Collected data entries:
= = = = =
File: config.mk
export PLATFORM = sky130hd
export DESIGN_NAME = ccm_top
export DESIGN_NICKNAME = d
export VERILOG_FILES = /design/src/ccm_pkg.sv /design/src/ccm_divided_clock_output.sv /design/src/ccm_top.sv
export SDC_FILE = /design/constraint.sdc
export NUM_CORES = 1
export LEC_CHECK = 0
export BUFFER_PORTS_ARGS = -buffer_cell sky130_fd_sc_hd__clkbuf_2
export CORE_ASPECT_RATIO = 1.5
export CORE_UTILIZATION = 55
export CTS_CLUSTER_DIAMETER = 120
export DETAILED_ROUTE_END_ITERATION = 8
export PLACE_DENSITY = 0.88
export SYNTH_ARGS = -nofsm -noshare
export SYNTH_HDL_FRONTEND = slang
export SYNTH_SLANG_ARGS = --single-unit
File: constraint.sdc
create_clock -name clk_i -period 5 [get_ports clk_i]
set_input_delay 0.75 -clock clk_i [delete_from_list [all_inputs] [get_ports clk_i]]
set_output_delay 0.75 -clock clk_i [all_outputs]
set_load 0.01 [all_outputs]
File: src/ccm_pkg.sv
// package: constants and types of the mode, interrupt and clock-out block
package ccm_pkg;
  // register addresses and address decode
  localparam logic [7:0] ADDR_IRQ_EN = 8'h2B;
  localparam logic [7:0] ADDR_IRQ_FLAGS = 8'h2C;
  localparam logic [3:0] ADDR_LO_STATUS = 4'hE;
  localparam logic [3:0] ADDR_LO_CONTROL = 4'hF;
  // reset values
  localparam logic [7:0] RST_IRQ_EN = 8'h00;
  localparam logic [7:0] RST_IRQ_FLAGS = 8'h00;
  localparam logic [7:0] RST_CONTROL = 8'hE7;
  // interrupt enable / flag bit positions
  localparam int BIT_MSG_ERR = 7;
  localparam int BIT_WAKE = 6;
  localparam int BIT_ERR_CHG = 5;
  localparam int BIT_TX2 = 4;
  localparam int BIT_TX1 = 3;
  localparam int BIT_TX0 = 2;
  localparam int BIT_RX1 = 1;
  localparam int BIT_RX0 = 0;
  // main_control fields
  localparam int CTL_REQ_LSB = 5;
  localparam int CTL_CLOCK_OUTPUT_EN = 2;
  localparam int CTL_DIV_LSB = 0;
  // main_status fields
  localparam int STS_MODE_LSB = 5;
  localparam int STS_IRQ_SOURCE_CODE_LSB = 1;
  // mode codes, shared by request and status fields
  localparam logic [2:0] MODE_NORMAL = 3'h0;
  localparam logic [2:0] MODE_SLEEP = 3'h1;
  localparam logic [2:0] MODE_LOOPBACK = 3'h2;
  localparam logic [2:0] MODE_LISTEN = 3'h3;
  localparam logic [2:0] MODE_CONFIG = 3'h4;
  // interrupt source codes, lower is more urgent
  localparam logic [2:0] IRQ_SOURCE_CODE_NONE = 3'h0;
  localparam logic [2:0] IRQ_SOURCE_CODE_ERR = 3'h1;
  localparam logic [2:0] IRQ_SOURCE_CODE_WAKE = 3'h2;
  localparam logic [2:0] IRQ_SOURCE_CODE_TX0 = 3'h3;
  localparam logic [2:0] IRQ_SOURCE_CODE_TX1 = 3'h4;
  localparam logic [2:0] IRQ_SOURCE_CODE_TX2 = 3'h5;
  localparam logic [2:0] IRQ_SOURCE_CODE_RX0 = 3'h6;
  localparam logic [2:0] IRQ_SOURCE_CODE_RX1 = 3'h7;
  // timing counts in oscillator cycles, except the sleep count, which is in clock-output periods
  localparam int OST_CYCLES = 128;
  localparam int SLEEP_CLK_PERIODS = 16;
  localparam int WAKE_FILT_CYCLES = 8;
  localparam int IDLE_CYCLES = 11;
  // clock output divider codes
  localparam logic [1:0] DIV_BY_8 = 2'h3;

  typedef enum logic [6:0] {
    ST_CONFIG = 7'h01,
    ST_NORMAL = 7'h02,
    ST_DRAIN = 7'h04,
    ST_SLEEP = 7'h08,
    ST_WAKE = 7'h10,
    ST_LISTEN = 7'h20,
    ST_LOOP = 7'h40
  } ccm_state_e;

  // hardware interrupt events from the protocol engine, one-cycle pulses
  typedef struct packed {
    logic msg_error;
    logic err_change;
    logic tx_buf2_empty;
    logic tx_buf1_empty;
    logic tx_buf0_empty;
    logic rx_buf1_full;
    logic rx_buf0_full;
  } ccm_evt_s;

  // mode controls handed to the protocol engine
  typedef struct packed {
    logic tx_allowed;
    logic listen_only;
    logic loopback;
    logic err_cnt_clear;
    logic rx_discard;
  } ccm_mode_ctl_s;
endpackage

File: src/ccm_divided_clock_output.sv
// divided clock output with setting changes taken at the end of a high phase
`timescale 1ns/10ps
`default_nettype none
module ccm_divided_clock_output (
  input wire logic clk_i,
  input wire logic rst_i,
  input wire logic en_i,
  input wire logic [1:0] div_i,
  input wire logic stop_i,
  output logic clk_o,
  output logic clk_oe_o,
  output logic period_o
);
  import ccm_pkg::*;

  logic [2:0] ph_cnt_reg;
  logic phase_reg;
  logic cur_en_reg;
  logic [1:0] cur_div_reg;
  logic stopped_reg;
  logic [2:0] ph_last;
  logic boundary;

  // each phase lasts 2^div cycles; boundary is the end of a high phase
  // period_o marks each point where a high phase would start
  assign ph_last = 3'((4'h1 << cur_div_reg) - 4'h1);
  assign boundary = (ph_cnt_reg == ph_last) && phase_reg;

  ///////////////////////////////////////////////////////////////////////
  // settings are taken only at the end of a high phase, so no phase is cut short
  always_ff @(posedge clk_i) begin
    if (rst_i) begin
      ph_cnt_reg <= 3'h0;
      phase_reg <= 1'b0;
      cur_en_reg <= 1'b1;
      cur_div_reg <= DIV_BY_8;
      stopped_reg <= 1'b0;
      period_o <= 1'b0;
    end else if (stopped_reg) begin
      stopped_reg <= stop_i;
      period_o <= 1'b0;
    end else if (ph_cnt_reg == ph_last) begin
      ph_cnt_reg <= 3'h0;
      // a stop lands where a low phase ends, so the pin just stays low
      phase_reg <= ~phase_reg & ~stop_i;
      period_o <= ~phase_reg;
      if (boundary) begin
        cur_en_reg <= en_i;
        cur_div_reg <= div_i;
      end else begin
        stopped_reg <= stop_i;
      end
    end else begin
      ph_cnt_reg <= ph_cnt_reg + 3'h1;
      period_o <= 1'b0;
    end
  end

  // pin: high-z while disabled, low while stopped
  always_ff @(posedge clk_i) begin
    if (rst_i) begin
      clk_o <= 1'b0;
      clk_oe_o <= 1'b0;
    end else begin
      clk_o <= phase_reg & cur_en_reg & ~stopped_reg;
      clk_oe_o <= cur_en_reg;
    end
  end
endmodule
`default_nettype wire

File: src/ccm_top.sv
// mode, interrupt and clock-output control of a stand-alone can controller
// Functional notes
// - enable bit7 message error, bit6 bus wake, bit5 error-flag change.
// - enable bits 4,3,2 arm transmit buffer 2,1,0 empty interrupts.
// - enable bits 1,0 arm receive buffer 1,0 full interrupts.
// - flags reset to 0, stay set until host clears them.
// - start-up timer holds logic reset 128 cycles after reset and wake.
// - clock output divides by 1, 2, 4 or 8, enabled from control; the code gives periods of 2, 4, 8 or 16 cycles.
// - after reset clock output runs, divided by 8; the code runs it at a 16-cycle period.
// - sixteen more output cycles before sleep, then output held low.
// - clock output enable cleared puts the pin in high impedance.
// - enable or divider changes never shorten an output phase.
// - mode change waits for pending transmissions; host reads status.
// - configuration after reset or on code 100, clearing error counters.
// - timing, send-request and filter writes allowed only in configuration.
// - in sleep, register reads keep working.
// - sleep stops oscillator; wake on bus activity or host-set wake flag.
// - transmit output recessive throughout sleep.
// - after wake discard traffic, enter listen-only; host requests normal.
// - a control bit enables a glitch filter on receive during sleep.
// - listen-only transmits nothing, error counters held reset.
// - loopback routes internally, ignores ack, transmit output recessive.
// - only normal mode transmits, acknowledges and sends error frames.
// - mode codes 000 normal 001 sleep 010 loopback 011 listen 100 config.
// - divider codes 00 by 1, 01 by 2, 10 by 4, 11 by 8; the code divides by 2, 4, 8, 16.
// - interrupt output low while any enabled flag is set.
// - source code shows most urgent enabled pending source, 000 none; a message error alone also reads 000.
`timescale 1ns/10ps
`default_nettype none
module ccm_top #(
  parameter int OST_LEN = ccm_pkg::OST_CYCLES,
  parameter int FILT_LEN = ccm_pkg::WAKE_FILT_CYCLES,
  parameter int IDLE_LEN = ccm_pkg::IDLE_CYCLES
) (
  input wire logic clk_i,
  input wire logic rst_i,
  input wire logic [7:0] reg_addr_i,
  input wire logic [7:0] reg_wdata_i,
  input wire logic [7:0] reg_wmask_i,
  input wire logic reg_wr_i,
  input wire logic reg_rd_i,
  output logic [7:0] reg_rdata_o,
  input wire ccm_pkg::ccm_evt_s evt_i,
  input wire logic tx_pending_i,
  input wire logic wake_glitch_filter_en_i,
  input wire logic core_tx_i,
  input wire logic bus_receive_input_i,
  output logic bus_transmit_output_o,
  output ccm_pkg::ccm_mode_ctl_s mode_ctl_o,
  output logic cfg_wr_allow_o,
  output logic core_hold_o,
  output logic osc_run_o,
  output logic irq_n_o,
  output logic divided_clock_output_o,
  output logic divided_clock_output_oe_o
);
  import ccm_pkg::*;

  ccm_state_e state_reg, state_next;
  logic [7:0] interrupt_enable_reg;
  logic [7:0] interrupt_flags_reg, interrupt_flags_next;
  logic [7:0] main_control_reg, main_control_next;
  logic [2:0] mode_code_reg, mode_code_next;
  logic [7:0] ost_cnt_reg;
  logic [4:0] drain_cnt_reg;
  logic [3:0] filt_cnt_reg;
  logic [3:0] idle_cnt_reg;
  logic discard_reg;
  logic rx_s1_reg, rx_s2_reg;

  ///////////////////////////////////////////////////////////////////////
  // register decode
  logic hold;
  logic wr_ok;
  logic wr_ie, wr_if, wr_ctl;
  logic rd_ie, rd_if, rd_sts, rd_ctl;
  assign hold = (ost_cnt_reg != 8'h00);
  assign wr_ok = reg_wr_i & ~hold;
  assign wr_ie = wr_ok & (reg_addr_i == ADDR_IRQ_EN);
  assign wr_if = wr_ok & (reg_addr_i == ADDR_IRQ_FLAGS);
  assign wr_ctl = wr_ok & (reg_addr_i[3:0] == ADDR_LO_CONTROL);
  assign rd_ie = reg_addr_i == ADDR_IRQ_EN;
  assign rd_if = reg_addr_i == ADDR_IRQ_FLAGS;
  assign rd_sts = reg_addr_i[3:0] == ADDR_LO_STATUS;
  assign rd_ctl = reg_addr_i[3:0] == ADDR_LO_CONTROL;

  // bit-modify merge: masked bits take the written value
  function automatic logic [7:0] merge(input logic [7:0] old,
                                       input logic [7:0] val,
                                       input logic [7:0] msk);
    merge = (old & ~msk) | (val & msk);
  endfunction

  ///////////////////////////////////////////////////////////////////////
  // receive pin synchroniser and sleep wake detector
  logic filt_full;
  logic bus_activity;
  logic wake_set;
  assign filt_full = filt_cnt_reg == 4'(FILT_LEN - 1);
  assign bus_activity = (state_reg == ST_SLEEP) & ~rx_s2_reg &
                        (~wake_glitch_filter_en_i | filt_full);
  assign wake_set = bus_activity & interrupt_enable_reg[BIT_WAKE];

  always_ff @(posedge clk_i) begin
    if (rst_i) begin
      rx_s1_reg <= 1'b1;
      rx_s2_reg <= 1'b1;
    end else begin
      rx_s1_reg <= bus_receive_input_i;
      rx_s2_reg <= rx_s1_reg;
    end
  end

  // low-pass: dominant must persist before it counts as activity
  always_ff @(posedge clk_i) begin
    if (rst_i || rx_s2_reg || state_reg != ST_SLEEP) begin
      filt_cnt_reg <= 4'h0;
    end else if (!filt_full) begin
      filt_cnt_reg <= filt_cnt_reg + 4'h1;
    end
  end

  ///////////////////////////////////////////////////////////////////////
  // interrupt flags, enables and source code
  logic [7:0] hw_set;
  logic [7:0] active;
  logic [2:0] irq_source_code;
  assign hw_set = {evt_i.msg_error, wake_set, evt_i.err_change,
                   evt_i.tx_buf2_empty, evt_i.tx_buf1_empty,
                   evt_i.tx_buf0_empty, evt_i.rx_buf1_full,
                   evt_i.rx_buf0_full};
  assign active = interrupt_flags_reg & interrupt_enable_reg;
  // host write first, hardware set or'ed after so it cannot be lost
  assign interrupt_flags_next = (wr_if ? merge(interrupt_flags_reg,
      reg_wdata_i, reg_wmask_i) : interrupt_flags_reg) | hw_set;
  assign irq_source_code = active[BIT_ERR_CHG] ? IRQ_SOURCE_CODE_ERR :
                active[BIT_WAKE] ? IRQ_SOURCE_CODE_WAKE :
                active[BIT_TX0] ? IRQ_SOURCE_CODE_TX0 :
                active[BIT_TX1] ? IRQ_SOURCE_CODE_TX1 :
                active[BIT_TX2] ? IRQ_SOURCE_CODE_TX2 :
                active[BIT_RX0] ? IRQ_SOURCE_CODE_RX0 :
                active[BIT_RX1] ? IRQ_SOURCE_CODE_RX1 : IRQ_SOURCE_CODE_NONE;

  always_ff @(posedge clk_i) begin
    if (rst_i) begin
      interrupt_enable_reg <= RST_IRQ_EN;
      interrupt_flags_reg <= RST_IRQ_FLAGS;
      irq_n_o <= 1'b1;
    end else begin
      if (wr_ie) begin
        interrupt_enable_reg <= merge(interrupt_enable_reg, reg_wdata_i,
                                      reg_wmask_i);
      end
      interrupt_flags_reg <= interrupt_flags_next;
      irq_n_o <= ~|(interrupt_flags_next & interrupt_enable_reg);
    end
  end

  ///////////////////////////////////////////////////////////////////////
  // control register and mode state machine
  logic [2:0] req;
  logic req_valid;
  logic drain_done;
  logic wake_go;
  logic clk_period;
  assign main_control_next = wr_ctl ? merge(main_control_reg, reg_wdata_i,
                                            reg_wmask_i) : main_control_reg;
  assign req = main_control_reg[CTL_REQ_LSB +: 3];
  assign req_valid = (req <= MODE_CONFIG) && (req != mode_code_reg) &&
                     !tx_pending_i && !hold;
  assign drain_done = drain_cnt_reg == 5'(SLEEP_CLK_PERIODS);
  // host may set the wake flag itself; the enable still gates it
  assign wake_go = interrupt_flags_reg[BIT_WAKE] &
                   interrupt_enable_reg[BIT_WAKE];

  always_comb begin
    state_next = state_reg;
    case (state_reg)
      ST_DRAIN: begin
        if (drain_done && clk_period) begin
          state_next = ST_SLEEP;
        end
      end
      ST_SLEEP: begin
        if (wake_go) begin
          state_next = ST_WAKE;
        end
      end
      ST_WAKE: begin
        if (!hold) begin
          state_next = ST_LISTEN;
        end
      end
      default: begin
        if (req_valid) begin
          case (req)
            MODE_NORMAL: state_next = ST_NORMAL;
            MODE_SLEEP: state_next = ST_DRAIN;
            MODE_LOOPBACK: state_next = ST_LOOP;
            MODE_LISTEN: state_next = ST_LISTEN;
            default: state_next = ST_CONFIG;
          endcase
        end
      end
    endcase
  end

  // status follows the settled mode; drain and wake keep the old code
  always_comb begin
    mode_code_next = mode_code_reg;
    case (state_next)
      ST_CONFIG: mode_code_next = MODE_CONFIG;
      ST_NORMAL: mode_code_next = MODE_NORMAL;
      ST_SLEEP: mode_code_next = MODE_SLEEP;
      ST_LISTEN: mode_code_next = MODE_LISTEN;
      ST_LOOP: mode_code_next = MODE_LOOPBACK;
      default: mode_code_next = mode_code_reg;
    endcase
  end

  always_ff @(posedge clk_i) begin
    if (rst_i) begin
      state_reg <= ST_CONFIG;
      mode_code_reg <= MODE_CONFIG;
      main_control_reg <= RST_CONTROL;
    end else begin
      state_reg <= state_next;
      mode_code_reg <= mode_code_next;
      main_control_reg <= main_control_next;
    end
  end

  // start-up hold-off, restarted on every wake
  always_ff @(posedge clk_i) begin
    if (rst_i) begin
      ost_cnt_reg <= 8'(OST_LEN);
    end else if (state_reg == ST_SLEEP && wake_go) begin
      ost_cnt_reg <= 8'(OST_LEN);
    end else if (hold) begin
      ost_cnt_reg <= ost_cnt_reg - 8'h01;
    end
  end

  // counts clock-output rising edges before sleep; the next one is withheld
  always_ff @(posedge clk_i) begin
    if (rst_i || state_reg != ST_DRAIN) begin
      drain_cnt_reg <= 5'h00;
    end else if (clk_period && !drain_done) begin
      drain_cnt_reg <= drain_cnt_reg + 5'h01;
    end
  end

  // drop traffic until the bus has been idle after waking
  always_ff @(posedge clk_i) begin
    if (rst_i) begin
      discard_reg <= 1'b0;
      idle_cnt_reg <= 4'h0;
    end else if (state_reg == ST_WAKE || state_reg == ST_SLEEP) begin
      discard_reg <= state_reg == ST_WAKE;
      idle_cnt_reg <= 4'h0;
    end else if (!rx_s2_reg) begin
      idle_cnt_reg <= 4'h0;
    end else if (idle_cnt_reg == 4'(IDLE_LEN - 1)) begin
      discard_reg <= 1'b0;
    end else begin
      idle_cnt_reg <= idle_cnt_reg + 4'h1;
    end
  end

  ///////////////////////////////////////////////////////////////////////
  // mode outputs and register read port
  always_ff @(posedge clk_i) begin
    if (rst_i) begin
      bus_transmit_output_o <= 1'b1;
      mode_ctl_o <= '0;
      cfg_wr_allow_o <= 1'b0;
      core_hold_o <= 1'b1;
      osc_run_o <= 1'b1;
      reg_rdata_o <= 8'h00;
    end else begin
      // only normal mode drives the bus; all others stay recessive
      bus_transmit_output_o <= (state_next == ST_NORMAL) ? core_tx_i
                                                         : 1'b1;
      mode_ctl_o.tx_allowed <= state_next == ST_NORMAL;
      mode_ctl_o.listen_only <= state_next == ST_LISTEN;
      mode_ctl_o.loopback <= state_next == ST_LOOP;
      mode_ctl_o.err_cnt_clear <= state_next == ST_CONFIG ||
                                  state_next == ST_LISTEN;
      mode_ctl_o.rx_discard <= discard_reg;
      cfg_wr_allow_o <= state_next == ST_CONFIG;
      core_hold_o <= (ost_cnt_reg > 8'h01) || wake_go &&
                     state_reg == ST_SLEEP;
      osc_run_o <= state_next != ST_SLEEP;
      // reads stay served in every mode, sleep included
      if (reg_rd_i) begin
        if (rd_ie) begin
          reg_rdata_o <= interrupt_enable_reg;
        end else if (rd_if) begin
          reg_rdata_o <= interrupt_flags_reg;
        end else if (rd_sts) begin
          reg_rdata_o <= {mode_code_reg, 1'b0, irq_source_code, 1'b0};
        end else if (rd_ctl) begin
          reg_rdata_o <= main_control_reg;
        end else begin
          reg_rdata_o <= 8'h00;
        end
      end
    end
  end

  ccm_divided_clock_output u_divided_clock_output (
    .clk_i(clk_i),
    .rst_i(rst_i),
    .en_i(main_control_reg[CTL_CLOCK_OUTPUT_EN]),
    .div_i(main_control_reg[CTL_DIV_LSB +: 2]),
    .stop_i(state_reg == ST_SLEEP || (state_reg == ST_DRAIN && drain_done)),
    .clk_o(divided_clock_output_o),
    .clk_oe_o(divided_clock_output_oe_o),
    .period_o(clk_period)
  );

  ///////////////////////////////////////////////////////////////////////
  // checks
  logic [7:0] hold_len_reg;
  always_ff @(posedge clk_i) begin
    if (rst_i || !hold) begin
      hold_len_reg <= 8'h00;
    end else begin
      hold_len_reg <= hold_len_reg + 8'h01;
    end
  end

  property p_ost_len;
    @(posedge clk_i) disable iff (rst_i)
      $fell(hold) |-> $past(hold_len_reg) == 8'(OST_LEN - 1);
  endproperty
  a_ost_len: assert property (p_ost_len) else $error("holdoff length");

  property p_flag_sticky;
    @(posedge clk_i) disable iff (rst_i)
      interrupt_flags_reg[BIT_TX0] && !wr_if |=> interrupt_flags_reg[BIT_TX0];
  endproperty
  a_flag_sticky: assert property (p_flag_sticky) else $error("flag lost");

  property p_set_wins;
    @(posedge clk_i) disable iff (rst_i)
      evt_i.rx_buf0_full && wr_if && reg_wmask_i[BIT_RX0] &&
      !reg_wdata_i[BIT_RX0] |=> interrupt_flags_reg[BIT_RX0];
  endproperty
  a_set_wins: assert property (p_set_wins) else $error("clear beat set");

  property p_irq_out;
    @(posedge clk_i) disable iff (rst_i)
      |active ##1 |active |-> !irq_n_o;
  endproperty
  a_irq_out: assert property (p_irq_out) else $error("irq not low");

  property p_quiet_tx;
    @(posedge clk_i) disable iff (rst_i)
      state_reg != ST_NORMAL && state_next != ST_NORMAL |=>
        bus_transmit_output_o;
  endproperty
  a_quiet_tx: assert property (p_quiet_tx) else $error("tx not recessive");

  property p_mode_waits;
    @(posedge clk_i) disable iff (rst_i)
      tx_pending_i && !(state_reg inside {ST_DRAIN, ST_SLEEP, ST_WAKE})
        |=> $stable(mode_code_reg);
  endproperty
  a_mode_waits: assert property (p_mode_waits) else $error("early mode");

  property p_wake_listen;
    @(posedge clk_i) disable iff (rst_i)
      $rose(state_reg == ST_WAKE) |-> ##[1:300] mode_code_reg == MODE_LISTEN;
  endproperty
  a_wake_listen: assert property (p_wake_listen) else $error("no listen");

  property p_irq_source_code_err;
    @(posedge clk_i) disable iff (rst_i)
      active[BIT_ERR_CHG] |-> irq_source_code == IRQ_SOURCE_CODE_ERR;
  endproperty
  a_irq_source_code_err: assert property (p_irq_source_code_err) else $error("irq_source_code order");

  property p_sleep_low;
    @(posedge clk_i) disable iff (rst_i)
      state_reg == ST_SLEEP ##1 state_reg == ST_SLEEP |->
        !divided_clock_output_o;
  endproperty
  a_sleep_low: assert property (p_sleep_low) else $error("clk in sleep");

  c_sleep: cover property (@(posedge clk_i) state_reg == ST_SLEEP);
  c_wake: cover property (@(posedge clk_i) state_reg == ST_WAKE);
  c_loop: cover property (@(posedge clk_i) state_reg == ST_LOOP);
endmodule
`default_nettype wire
= = = = =
**ASSIGNMENT:**
Could you return exactly the lines above from the line with "active[BIT_TX2] ? IRQ_SOURCE_CODE_TX2" to the line with "if (wr_ie) begin", both included, and nothing else?

**OUTPUT:**
                active[BIT_TX2] ? IRQ_SOURCE_CODE_TX2 :
                active[BIT_RX0] ? IRQ_SOURCE_CODE_RX0 :
                active[BIT_RX1] ? IRQ_SOURCE_CODE_RX1 : IRQ_SOURCE_CODE_NONE;

  always_ff @(posedge clk_i) begin
    if (rst_i) begin
      interrupt_enable_reg <= RST_IRQ_EN;
      interrupt_flags_reg <= RST_IRQ_FLAGS;
      irq_n_o <= 1'b1;
    end else begin
      if (wr_ie) begin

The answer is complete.